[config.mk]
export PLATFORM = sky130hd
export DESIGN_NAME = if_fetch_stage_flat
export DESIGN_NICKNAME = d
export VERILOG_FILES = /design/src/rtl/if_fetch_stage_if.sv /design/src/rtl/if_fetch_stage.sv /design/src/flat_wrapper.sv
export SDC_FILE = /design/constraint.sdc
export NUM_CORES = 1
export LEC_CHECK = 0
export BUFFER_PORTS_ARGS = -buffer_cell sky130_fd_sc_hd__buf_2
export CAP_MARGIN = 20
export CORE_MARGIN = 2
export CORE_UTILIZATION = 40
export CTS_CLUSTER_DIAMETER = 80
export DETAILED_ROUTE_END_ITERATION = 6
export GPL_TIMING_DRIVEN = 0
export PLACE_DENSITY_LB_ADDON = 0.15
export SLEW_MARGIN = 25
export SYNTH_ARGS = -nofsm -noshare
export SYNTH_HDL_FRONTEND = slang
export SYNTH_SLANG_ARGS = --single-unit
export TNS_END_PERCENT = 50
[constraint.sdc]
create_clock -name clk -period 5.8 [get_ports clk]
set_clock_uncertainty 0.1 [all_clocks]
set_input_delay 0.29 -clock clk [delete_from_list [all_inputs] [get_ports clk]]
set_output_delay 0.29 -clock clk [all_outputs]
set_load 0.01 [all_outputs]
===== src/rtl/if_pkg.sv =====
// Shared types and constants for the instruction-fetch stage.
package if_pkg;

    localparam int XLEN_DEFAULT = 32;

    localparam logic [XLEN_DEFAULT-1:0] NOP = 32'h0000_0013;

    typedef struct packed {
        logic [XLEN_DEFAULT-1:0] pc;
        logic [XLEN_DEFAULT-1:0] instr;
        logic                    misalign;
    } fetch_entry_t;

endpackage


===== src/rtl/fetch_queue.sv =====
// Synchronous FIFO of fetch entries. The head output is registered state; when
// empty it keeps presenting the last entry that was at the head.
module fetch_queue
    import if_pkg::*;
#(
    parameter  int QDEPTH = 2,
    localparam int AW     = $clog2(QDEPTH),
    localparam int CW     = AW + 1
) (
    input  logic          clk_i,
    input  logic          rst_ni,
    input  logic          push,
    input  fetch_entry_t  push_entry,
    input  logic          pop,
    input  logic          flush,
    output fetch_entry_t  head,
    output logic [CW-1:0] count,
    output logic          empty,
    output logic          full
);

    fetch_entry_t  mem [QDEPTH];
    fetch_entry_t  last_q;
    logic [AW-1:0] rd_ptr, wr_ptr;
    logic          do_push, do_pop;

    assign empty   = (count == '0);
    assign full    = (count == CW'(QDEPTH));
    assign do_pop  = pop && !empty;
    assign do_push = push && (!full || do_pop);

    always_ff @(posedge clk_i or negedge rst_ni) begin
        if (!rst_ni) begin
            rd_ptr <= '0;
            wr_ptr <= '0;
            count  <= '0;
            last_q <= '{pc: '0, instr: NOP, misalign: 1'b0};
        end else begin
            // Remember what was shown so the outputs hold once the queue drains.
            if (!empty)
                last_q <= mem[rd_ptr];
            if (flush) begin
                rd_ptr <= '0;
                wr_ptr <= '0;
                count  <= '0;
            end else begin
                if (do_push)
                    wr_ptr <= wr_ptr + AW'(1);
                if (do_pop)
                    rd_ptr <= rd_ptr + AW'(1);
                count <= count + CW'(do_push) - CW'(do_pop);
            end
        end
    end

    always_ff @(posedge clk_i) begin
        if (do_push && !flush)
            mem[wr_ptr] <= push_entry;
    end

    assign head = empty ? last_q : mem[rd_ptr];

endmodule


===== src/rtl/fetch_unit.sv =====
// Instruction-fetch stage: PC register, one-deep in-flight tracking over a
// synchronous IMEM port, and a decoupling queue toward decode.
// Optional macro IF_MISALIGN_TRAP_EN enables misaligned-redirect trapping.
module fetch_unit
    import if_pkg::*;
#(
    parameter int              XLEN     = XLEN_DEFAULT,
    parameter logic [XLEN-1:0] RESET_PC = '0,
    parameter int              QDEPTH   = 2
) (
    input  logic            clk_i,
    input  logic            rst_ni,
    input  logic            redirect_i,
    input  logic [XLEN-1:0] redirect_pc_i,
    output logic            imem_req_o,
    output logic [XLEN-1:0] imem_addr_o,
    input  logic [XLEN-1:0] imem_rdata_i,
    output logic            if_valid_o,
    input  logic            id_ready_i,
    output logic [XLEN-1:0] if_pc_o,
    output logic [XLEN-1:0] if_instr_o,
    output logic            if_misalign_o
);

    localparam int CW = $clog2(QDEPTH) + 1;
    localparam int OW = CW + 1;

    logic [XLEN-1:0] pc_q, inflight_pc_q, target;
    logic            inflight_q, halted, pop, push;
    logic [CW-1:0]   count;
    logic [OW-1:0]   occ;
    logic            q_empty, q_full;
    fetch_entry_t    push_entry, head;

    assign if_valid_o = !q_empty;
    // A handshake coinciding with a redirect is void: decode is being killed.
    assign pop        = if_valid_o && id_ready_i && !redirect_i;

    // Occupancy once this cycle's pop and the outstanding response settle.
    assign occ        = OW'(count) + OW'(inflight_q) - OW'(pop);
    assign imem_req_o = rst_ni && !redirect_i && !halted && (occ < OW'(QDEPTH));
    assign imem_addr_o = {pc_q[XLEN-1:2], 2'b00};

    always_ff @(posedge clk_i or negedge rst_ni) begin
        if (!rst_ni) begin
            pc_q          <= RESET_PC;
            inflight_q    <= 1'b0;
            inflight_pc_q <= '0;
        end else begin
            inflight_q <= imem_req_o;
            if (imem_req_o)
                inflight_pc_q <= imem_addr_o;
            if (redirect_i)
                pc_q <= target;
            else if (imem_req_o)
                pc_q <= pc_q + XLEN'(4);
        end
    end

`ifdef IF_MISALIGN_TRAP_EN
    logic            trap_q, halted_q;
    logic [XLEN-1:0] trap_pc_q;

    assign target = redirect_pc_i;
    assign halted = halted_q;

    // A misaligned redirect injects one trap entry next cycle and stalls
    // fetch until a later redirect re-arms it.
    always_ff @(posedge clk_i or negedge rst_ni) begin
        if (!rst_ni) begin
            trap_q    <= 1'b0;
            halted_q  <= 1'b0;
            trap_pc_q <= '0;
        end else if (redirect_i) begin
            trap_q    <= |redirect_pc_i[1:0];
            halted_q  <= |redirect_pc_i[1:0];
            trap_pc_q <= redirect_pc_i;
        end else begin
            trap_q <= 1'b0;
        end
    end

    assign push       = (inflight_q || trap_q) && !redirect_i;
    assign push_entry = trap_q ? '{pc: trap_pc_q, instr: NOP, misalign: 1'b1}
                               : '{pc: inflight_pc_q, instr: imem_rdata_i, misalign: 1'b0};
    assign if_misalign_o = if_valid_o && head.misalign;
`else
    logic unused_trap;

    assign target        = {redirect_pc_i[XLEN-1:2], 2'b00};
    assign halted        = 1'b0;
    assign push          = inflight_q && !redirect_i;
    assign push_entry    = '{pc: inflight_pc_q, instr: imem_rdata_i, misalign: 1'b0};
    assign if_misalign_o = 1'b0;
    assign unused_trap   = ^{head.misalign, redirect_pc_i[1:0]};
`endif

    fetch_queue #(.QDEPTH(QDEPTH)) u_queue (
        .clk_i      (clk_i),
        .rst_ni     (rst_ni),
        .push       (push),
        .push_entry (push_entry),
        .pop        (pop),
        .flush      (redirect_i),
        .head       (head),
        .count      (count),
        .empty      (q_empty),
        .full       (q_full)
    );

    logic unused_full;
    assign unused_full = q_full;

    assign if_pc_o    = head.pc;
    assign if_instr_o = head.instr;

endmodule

:::

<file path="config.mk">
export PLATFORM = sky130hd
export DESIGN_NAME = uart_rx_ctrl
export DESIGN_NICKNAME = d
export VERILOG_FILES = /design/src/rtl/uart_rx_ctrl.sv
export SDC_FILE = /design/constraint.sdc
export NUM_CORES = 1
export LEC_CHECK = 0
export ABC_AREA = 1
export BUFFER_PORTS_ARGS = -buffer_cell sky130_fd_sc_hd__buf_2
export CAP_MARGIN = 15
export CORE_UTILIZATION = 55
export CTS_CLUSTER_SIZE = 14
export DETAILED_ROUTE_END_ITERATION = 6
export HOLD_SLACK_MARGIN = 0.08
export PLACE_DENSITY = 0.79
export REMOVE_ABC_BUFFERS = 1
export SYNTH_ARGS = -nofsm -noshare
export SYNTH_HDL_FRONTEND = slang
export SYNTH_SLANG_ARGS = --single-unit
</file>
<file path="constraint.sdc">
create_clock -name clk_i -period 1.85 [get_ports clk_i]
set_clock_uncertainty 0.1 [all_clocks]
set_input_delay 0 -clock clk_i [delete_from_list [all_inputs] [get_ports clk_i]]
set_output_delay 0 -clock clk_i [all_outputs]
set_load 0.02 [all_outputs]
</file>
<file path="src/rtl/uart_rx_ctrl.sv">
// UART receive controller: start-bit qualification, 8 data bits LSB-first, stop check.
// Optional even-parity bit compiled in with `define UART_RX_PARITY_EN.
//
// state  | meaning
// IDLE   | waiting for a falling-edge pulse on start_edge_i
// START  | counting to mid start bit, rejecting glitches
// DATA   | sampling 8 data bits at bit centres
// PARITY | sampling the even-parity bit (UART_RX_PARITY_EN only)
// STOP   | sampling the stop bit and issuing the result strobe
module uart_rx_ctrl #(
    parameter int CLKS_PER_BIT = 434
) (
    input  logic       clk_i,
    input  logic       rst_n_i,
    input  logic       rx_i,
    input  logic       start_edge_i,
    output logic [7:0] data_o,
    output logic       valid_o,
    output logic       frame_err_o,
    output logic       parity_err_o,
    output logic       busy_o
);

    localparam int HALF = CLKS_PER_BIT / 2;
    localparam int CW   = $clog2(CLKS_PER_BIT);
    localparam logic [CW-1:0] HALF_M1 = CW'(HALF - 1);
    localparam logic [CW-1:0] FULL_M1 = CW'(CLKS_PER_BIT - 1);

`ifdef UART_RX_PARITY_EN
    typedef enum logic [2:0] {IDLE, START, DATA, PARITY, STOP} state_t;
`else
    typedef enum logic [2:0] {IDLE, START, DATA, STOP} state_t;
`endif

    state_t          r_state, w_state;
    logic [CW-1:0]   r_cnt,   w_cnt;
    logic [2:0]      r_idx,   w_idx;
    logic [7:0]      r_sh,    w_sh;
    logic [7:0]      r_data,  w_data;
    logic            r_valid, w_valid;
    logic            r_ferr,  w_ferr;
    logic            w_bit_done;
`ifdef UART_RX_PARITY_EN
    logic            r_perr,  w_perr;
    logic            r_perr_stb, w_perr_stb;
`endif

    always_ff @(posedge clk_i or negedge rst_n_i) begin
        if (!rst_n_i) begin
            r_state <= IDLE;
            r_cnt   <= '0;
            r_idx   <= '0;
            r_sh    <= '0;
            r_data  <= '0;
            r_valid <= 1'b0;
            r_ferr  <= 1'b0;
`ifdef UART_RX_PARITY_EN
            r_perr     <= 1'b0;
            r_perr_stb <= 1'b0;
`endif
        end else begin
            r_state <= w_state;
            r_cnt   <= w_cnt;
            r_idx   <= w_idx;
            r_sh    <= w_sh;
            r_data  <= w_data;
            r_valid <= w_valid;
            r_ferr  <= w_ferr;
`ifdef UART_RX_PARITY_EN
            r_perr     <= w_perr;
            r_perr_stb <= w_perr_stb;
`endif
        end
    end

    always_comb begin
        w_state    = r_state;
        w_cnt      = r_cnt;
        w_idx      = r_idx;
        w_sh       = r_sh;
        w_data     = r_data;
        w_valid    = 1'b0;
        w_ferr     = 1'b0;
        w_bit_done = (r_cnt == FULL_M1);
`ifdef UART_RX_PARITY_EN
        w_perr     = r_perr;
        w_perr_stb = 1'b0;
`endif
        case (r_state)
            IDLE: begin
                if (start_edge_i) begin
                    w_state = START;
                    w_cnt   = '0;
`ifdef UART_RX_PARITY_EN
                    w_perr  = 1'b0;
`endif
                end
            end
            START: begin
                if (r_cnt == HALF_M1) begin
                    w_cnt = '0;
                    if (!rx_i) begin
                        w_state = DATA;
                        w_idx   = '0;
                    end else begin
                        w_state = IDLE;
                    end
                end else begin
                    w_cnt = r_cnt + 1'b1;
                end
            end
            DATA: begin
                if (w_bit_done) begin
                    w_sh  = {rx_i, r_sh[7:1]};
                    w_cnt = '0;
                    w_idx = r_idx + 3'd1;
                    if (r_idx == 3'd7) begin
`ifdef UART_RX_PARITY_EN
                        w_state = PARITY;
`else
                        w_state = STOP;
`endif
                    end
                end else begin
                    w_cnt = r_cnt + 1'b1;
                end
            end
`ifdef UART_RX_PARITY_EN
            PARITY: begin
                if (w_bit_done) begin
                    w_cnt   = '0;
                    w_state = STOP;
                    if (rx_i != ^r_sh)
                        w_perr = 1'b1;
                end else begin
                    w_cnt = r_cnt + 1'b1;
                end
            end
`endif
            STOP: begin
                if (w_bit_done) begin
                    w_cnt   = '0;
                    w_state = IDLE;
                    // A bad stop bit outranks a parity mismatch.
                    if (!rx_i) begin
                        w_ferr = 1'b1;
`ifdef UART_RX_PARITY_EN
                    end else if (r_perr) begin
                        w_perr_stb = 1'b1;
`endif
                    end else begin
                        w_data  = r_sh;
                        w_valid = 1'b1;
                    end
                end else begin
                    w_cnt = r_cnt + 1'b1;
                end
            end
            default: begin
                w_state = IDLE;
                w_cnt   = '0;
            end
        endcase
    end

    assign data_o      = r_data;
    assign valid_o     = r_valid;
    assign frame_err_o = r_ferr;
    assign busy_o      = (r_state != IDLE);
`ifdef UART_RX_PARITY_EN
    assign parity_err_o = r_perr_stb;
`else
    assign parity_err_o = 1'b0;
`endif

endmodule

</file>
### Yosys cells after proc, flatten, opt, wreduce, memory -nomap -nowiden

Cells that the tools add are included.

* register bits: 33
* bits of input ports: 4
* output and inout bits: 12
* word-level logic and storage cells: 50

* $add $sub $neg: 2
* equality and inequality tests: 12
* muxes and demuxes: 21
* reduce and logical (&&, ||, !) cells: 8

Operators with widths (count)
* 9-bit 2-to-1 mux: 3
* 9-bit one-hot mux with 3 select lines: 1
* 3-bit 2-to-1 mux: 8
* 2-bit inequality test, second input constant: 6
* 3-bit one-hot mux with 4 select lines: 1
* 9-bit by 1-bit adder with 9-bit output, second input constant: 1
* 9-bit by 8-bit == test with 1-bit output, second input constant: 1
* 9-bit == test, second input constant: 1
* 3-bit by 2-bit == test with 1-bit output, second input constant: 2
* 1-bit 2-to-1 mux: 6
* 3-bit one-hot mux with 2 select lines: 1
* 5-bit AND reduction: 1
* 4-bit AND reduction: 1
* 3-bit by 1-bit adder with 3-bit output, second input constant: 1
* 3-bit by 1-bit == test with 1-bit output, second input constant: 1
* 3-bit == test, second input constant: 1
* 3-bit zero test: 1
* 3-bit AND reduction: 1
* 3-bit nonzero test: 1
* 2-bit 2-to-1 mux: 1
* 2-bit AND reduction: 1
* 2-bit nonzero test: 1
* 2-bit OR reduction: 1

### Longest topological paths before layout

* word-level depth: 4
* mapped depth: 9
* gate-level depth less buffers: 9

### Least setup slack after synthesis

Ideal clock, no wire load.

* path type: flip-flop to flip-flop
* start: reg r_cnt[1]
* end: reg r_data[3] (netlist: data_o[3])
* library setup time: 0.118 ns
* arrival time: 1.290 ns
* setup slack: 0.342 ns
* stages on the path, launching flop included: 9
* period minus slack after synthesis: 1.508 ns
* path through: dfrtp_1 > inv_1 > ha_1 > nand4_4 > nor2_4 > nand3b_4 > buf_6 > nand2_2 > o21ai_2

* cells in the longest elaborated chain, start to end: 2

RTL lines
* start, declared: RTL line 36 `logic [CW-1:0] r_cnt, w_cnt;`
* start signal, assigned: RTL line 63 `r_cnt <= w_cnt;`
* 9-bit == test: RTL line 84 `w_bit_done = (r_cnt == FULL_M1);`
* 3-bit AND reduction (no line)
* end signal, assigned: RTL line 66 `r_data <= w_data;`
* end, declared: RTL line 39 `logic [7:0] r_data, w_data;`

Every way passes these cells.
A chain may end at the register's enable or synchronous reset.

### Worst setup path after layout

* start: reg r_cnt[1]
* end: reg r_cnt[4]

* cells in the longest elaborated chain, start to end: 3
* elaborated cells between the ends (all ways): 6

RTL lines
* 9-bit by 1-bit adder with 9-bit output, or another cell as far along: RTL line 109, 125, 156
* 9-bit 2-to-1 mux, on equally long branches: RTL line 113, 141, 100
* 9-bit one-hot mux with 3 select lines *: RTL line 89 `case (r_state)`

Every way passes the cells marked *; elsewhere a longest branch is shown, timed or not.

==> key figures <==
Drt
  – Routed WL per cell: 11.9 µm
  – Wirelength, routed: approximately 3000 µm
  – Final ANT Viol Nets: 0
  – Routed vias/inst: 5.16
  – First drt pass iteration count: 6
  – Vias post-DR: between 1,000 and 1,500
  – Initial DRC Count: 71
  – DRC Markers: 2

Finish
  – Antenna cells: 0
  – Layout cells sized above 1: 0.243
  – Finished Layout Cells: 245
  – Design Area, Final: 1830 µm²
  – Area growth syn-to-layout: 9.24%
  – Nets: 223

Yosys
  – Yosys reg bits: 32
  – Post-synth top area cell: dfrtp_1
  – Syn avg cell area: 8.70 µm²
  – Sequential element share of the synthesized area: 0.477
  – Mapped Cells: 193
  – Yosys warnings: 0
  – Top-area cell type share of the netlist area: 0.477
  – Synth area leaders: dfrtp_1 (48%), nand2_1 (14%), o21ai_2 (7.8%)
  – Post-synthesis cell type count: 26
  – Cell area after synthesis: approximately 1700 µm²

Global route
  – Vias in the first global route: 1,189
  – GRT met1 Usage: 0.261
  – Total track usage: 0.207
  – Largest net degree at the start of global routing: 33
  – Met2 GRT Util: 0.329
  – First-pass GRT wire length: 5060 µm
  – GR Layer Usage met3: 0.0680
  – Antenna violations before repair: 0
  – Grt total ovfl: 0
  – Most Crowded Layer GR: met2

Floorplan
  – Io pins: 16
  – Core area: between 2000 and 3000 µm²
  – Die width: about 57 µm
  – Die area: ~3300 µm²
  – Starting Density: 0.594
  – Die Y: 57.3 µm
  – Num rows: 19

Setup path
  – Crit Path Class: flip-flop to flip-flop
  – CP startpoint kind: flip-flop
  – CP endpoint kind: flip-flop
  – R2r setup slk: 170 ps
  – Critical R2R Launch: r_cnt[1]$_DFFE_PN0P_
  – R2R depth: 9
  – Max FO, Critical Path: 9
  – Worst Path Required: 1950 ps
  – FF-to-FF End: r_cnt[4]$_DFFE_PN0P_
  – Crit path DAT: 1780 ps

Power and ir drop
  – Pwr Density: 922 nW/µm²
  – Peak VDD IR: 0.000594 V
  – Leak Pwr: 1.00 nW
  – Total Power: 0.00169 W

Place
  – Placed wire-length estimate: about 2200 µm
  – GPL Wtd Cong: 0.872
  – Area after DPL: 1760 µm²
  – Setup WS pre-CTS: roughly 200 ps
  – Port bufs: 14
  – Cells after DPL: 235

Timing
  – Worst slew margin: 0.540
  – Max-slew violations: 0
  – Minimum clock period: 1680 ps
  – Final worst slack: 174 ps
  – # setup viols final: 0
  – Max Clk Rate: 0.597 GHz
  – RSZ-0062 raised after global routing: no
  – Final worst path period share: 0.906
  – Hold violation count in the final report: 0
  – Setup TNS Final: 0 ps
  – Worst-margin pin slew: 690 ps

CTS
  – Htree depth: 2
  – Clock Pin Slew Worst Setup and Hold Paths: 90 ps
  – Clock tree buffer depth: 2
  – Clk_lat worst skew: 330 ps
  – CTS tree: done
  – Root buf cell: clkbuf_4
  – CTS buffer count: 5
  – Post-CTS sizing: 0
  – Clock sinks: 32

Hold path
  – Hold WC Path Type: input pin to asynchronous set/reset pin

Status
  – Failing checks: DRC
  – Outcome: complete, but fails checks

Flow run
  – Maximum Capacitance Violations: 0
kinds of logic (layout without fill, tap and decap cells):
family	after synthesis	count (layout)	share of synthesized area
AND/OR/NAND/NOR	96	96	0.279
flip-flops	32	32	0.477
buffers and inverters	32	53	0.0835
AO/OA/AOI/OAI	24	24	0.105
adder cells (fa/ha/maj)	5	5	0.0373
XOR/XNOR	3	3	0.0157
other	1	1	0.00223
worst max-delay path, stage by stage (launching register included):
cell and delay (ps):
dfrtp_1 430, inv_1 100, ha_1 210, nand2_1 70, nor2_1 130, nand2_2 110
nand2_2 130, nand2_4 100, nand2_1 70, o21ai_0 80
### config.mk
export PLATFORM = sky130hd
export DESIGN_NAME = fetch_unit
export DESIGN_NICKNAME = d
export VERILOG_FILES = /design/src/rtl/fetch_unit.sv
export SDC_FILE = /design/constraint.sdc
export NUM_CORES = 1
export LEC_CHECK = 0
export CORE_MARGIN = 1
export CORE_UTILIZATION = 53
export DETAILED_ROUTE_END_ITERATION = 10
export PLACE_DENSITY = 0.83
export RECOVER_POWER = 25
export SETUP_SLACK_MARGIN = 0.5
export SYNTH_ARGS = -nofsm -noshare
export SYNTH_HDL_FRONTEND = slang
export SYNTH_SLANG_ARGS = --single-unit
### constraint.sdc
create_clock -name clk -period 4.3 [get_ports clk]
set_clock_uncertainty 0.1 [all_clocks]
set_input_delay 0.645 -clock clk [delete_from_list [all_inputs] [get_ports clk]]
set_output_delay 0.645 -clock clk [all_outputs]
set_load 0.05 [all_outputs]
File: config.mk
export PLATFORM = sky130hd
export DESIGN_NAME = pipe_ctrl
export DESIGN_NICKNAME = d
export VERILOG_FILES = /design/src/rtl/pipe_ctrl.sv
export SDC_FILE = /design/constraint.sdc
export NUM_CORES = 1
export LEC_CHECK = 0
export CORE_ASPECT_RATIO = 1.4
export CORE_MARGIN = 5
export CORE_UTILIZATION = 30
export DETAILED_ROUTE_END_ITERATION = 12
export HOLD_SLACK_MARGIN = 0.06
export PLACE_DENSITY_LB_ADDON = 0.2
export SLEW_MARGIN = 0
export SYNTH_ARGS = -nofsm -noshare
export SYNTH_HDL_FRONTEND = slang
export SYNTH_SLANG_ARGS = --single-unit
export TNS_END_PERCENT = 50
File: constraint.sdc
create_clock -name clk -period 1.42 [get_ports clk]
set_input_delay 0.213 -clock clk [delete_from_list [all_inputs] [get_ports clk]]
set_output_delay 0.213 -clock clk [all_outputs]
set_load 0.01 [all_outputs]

:::

*TASK DIRECTIONS*. Above are some lines. Repeat exactly, and only, those from the line that has "end else if (redirect_i) begin" through the line that has "trap_q) && !redirect_i;".

*EXERCISE OUTPUT*.
        end else if (redirect_i) begin
            trap_q    <= |redirect_pc_i[1:0];
            halted_q  <= |redirect_pc_i[1:0];
            trap_pc_q <= redirect_pc_i;
        end else begin
            trap_q <= 1'b0;
        end
    end

    assign push       = (inflight_q || trap_q) && !redirect_i;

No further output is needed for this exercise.